BeetleSpots003One rather beautiful example of colour change in animals comes in the form of a beetle. The golden tortoise beetle (Charidotella sexpunctata) is a North American species which is capable of spectacular colour changes during both love and war. This is a talent that the Golden Tortoise beetle shares with its close relative the Panamaian Tortoise beetle. Love in this species can last anywhere between 15 minutes and 9 hours. Just two minutes in, the beetles have changed colour, from a metallic golden colour to bright red colour, and gained black spots. The same response is triggered when the beetle feels threatened by a predator or a nosy human.

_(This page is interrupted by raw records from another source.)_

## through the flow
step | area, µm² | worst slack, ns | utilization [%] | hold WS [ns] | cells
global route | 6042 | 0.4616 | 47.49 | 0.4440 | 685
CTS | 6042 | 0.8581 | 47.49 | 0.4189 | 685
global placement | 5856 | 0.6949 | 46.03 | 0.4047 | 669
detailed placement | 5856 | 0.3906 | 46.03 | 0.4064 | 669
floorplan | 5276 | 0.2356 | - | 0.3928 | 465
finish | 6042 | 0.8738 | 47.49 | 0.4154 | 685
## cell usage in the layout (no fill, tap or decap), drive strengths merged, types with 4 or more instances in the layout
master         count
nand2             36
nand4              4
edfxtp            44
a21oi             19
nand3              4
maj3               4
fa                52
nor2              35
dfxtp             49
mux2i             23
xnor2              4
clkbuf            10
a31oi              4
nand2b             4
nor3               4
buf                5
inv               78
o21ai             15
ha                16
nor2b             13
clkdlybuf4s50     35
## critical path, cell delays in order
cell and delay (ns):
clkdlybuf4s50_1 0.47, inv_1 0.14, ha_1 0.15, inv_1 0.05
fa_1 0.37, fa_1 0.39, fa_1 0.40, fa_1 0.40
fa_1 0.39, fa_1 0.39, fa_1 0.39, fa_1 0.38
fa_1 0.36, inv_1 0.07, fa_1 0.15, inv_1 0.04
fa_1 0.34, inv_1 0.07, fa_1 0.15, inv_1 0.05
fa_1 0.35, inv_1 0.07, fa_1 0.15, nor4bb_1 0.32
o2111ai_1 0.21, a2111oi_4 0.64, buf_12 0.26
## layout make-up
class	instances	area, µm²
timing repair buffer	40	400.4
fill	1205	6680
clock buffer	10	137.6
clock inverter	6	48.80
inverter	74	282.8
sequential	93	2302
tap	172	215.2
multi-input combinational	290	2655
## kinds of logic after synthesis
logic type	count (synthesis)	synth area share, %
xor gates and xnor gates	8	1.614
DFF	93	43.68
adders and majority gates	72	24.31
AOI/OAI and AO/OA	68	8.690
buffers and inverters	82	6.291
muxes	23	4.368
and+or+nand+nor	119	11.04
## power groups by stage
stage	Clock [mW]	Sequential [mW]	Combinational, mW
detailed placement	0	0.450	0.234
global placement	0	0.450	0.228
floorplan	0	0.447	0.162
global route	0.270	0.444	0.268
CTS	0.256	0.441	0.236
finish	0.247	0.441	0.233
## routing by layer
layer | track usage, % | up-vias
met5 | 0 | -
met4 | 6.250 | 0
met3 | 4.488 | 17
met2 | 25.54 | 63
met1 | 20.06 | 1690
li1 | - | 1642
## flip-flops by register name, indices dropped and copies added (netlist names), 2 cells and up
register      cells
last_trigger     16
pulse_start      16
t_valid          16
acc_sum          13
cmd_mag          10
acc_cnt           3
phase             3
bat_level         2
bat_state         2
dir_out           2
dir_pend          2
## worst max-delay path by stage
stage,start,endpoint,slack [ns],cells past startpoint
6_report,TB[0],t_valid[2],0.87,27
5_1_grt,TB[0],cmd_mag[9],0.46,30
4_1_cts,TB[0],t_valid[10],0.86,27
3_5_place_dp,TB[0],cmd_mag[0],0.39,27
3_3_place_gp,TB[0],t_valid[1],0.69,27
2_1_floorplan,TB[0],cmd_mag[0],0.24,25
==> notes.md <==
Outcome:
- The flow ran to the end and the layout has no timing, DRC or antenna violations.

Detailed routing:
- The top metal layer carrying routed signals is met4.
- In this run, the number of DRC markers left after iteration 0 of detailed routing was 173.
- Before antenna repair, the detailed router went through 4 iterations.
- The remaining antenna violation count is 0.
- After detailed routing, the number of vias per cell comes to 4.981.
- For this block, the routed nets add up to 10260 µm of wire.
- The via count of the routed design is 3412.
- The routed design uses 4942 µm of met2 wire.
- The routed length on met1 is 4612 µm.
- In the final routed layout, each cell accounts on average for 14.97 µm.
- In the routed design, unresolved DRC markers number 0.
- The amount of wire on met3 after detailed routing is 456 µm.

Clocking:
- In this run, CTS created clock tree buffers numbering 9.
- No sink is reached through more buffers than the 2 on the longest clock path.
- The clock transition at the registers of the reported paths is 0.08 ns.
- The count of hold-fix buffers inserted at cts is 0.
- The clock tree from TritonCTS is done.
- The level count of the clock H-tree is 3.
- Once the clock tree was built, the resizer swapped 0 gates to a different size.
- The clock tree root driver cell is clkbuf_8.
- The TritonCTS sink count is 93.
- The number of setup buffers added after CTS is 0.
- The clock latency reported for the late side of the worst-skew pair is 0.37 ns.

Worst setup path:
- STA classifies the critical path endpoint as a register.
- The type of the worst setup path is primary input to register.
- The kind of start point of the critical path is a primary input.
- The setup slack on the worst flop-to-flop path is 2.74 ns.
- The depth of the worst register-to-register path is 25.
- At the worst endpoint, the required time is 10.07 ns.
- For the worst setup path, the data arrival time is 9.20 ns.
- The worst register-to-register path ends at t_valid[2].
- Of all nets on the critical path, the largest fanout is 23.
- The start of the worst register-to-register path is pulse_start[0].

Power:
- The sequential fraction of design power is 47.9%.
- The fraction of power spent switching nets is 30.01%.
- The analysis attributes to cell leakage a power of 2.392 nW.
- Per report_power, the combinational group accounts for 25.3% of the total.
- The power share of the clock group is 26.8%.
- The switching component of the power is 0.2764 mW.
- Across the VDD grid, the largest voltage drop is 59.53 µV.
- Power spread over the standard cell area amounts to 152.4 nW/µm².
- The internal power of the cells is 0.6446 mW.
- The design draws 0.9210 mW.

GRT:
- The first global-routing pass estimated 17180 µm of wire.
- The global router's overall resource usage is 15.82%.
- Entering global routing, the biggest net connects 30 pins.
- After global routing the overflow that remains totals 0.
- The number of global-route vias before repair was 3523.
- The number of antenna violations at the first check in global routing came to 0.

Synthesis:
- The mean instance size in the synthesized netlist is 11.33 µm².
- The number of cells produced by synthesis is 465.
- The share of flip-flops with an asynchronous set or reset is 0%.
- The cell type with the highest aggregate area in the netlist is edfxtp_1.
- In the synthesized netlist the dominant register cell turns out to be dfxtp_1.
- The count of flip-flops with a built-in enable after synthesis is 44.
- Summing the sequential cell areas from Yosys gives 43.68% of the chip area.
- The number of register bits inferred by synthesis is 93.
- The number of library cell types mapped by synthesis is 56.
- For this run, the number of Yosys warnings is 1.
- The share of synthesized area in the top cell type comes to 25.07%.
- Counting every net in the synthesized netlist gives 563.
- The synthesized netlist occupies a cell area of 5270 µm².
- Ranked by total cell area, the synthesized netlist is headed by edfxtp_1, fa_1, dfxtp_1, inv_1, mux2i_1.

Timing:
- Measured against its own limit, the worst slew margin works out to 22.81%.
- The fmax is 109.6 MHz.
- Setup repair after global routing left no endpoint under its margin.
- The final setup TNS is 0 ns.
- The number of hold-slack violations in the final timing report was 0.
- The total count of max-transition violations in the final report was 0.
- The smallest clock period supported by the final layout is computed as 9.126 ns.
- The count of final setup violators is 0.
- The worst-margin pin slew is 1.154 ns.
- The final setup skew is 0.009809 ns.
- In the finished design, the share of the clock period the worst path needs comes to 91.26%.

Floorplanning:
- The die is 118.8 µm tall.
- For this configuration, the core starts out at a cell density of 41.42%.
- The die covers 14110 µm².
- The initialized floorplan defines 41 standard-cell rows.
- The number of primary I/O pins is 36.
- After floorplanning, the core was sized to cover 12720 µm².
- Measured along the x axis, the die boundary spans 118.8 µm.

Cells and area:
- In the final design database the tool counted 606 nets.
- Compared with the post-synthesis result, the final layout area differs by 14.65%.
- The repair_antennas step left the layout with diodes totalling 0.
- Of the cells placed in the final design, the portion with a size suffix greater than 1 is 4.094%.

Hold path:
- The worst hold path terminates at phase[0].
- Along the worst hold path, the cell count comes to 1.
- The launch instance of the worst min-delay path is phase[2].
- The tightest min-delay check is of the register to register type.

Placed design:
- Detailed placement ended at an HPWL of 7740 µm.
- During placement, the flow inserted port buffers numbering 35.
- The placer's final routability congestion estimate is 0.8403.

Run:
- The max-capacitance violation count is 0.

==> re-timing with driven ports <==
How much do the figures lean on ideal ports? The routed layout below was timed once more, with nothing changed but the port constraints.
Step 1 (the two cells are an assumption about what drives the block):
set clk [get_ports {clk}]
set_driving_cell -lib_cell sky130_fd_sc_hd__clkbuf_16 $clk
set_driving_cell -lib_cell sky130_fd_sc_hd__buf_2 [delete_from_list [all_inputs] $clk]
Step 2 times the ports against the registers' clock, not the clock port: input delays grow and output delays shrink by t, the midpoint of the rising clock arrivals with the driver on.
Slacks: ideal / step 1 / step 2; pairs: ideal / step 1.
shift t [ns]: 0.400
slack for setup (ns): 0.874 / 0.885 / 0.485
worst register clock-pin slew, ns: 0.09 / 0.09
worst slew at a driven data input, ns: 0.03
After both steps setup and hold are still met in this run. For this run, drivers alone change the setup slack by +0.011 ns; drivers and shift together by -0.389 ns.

Tortoise beetles are closely related to asparagas beetles and longhorn beetles. The former show no colour-change abilities, while the later change from golden to red with changes in moisture levels on their scales. However, this colour change is dependent on the environment but is not under the direct control of the beetle. Tortoise beetles are particularly interesting because they are one of just a handful of species that have conscious control over their colouration.

In contrast to the chromatophore-based colour-changing system exhibited by some reptiles and squid, Tortoise beetles achieve this startling colour change using microscopic valves which control the moisture level of their shell, thereby altering the light it reflects. Their shells are translucent and composed of three tiers; each tier being made up of densely packed reflective layers covered in tiny pores. When dry, these layers reflect light, creating a gold colouration. The colour-change occurs when liquid is released from the pores, filling the grooves in the reflector and disrupting its reflective properties. The reflective layer becomes translucent, revealing a red pigmented layer below.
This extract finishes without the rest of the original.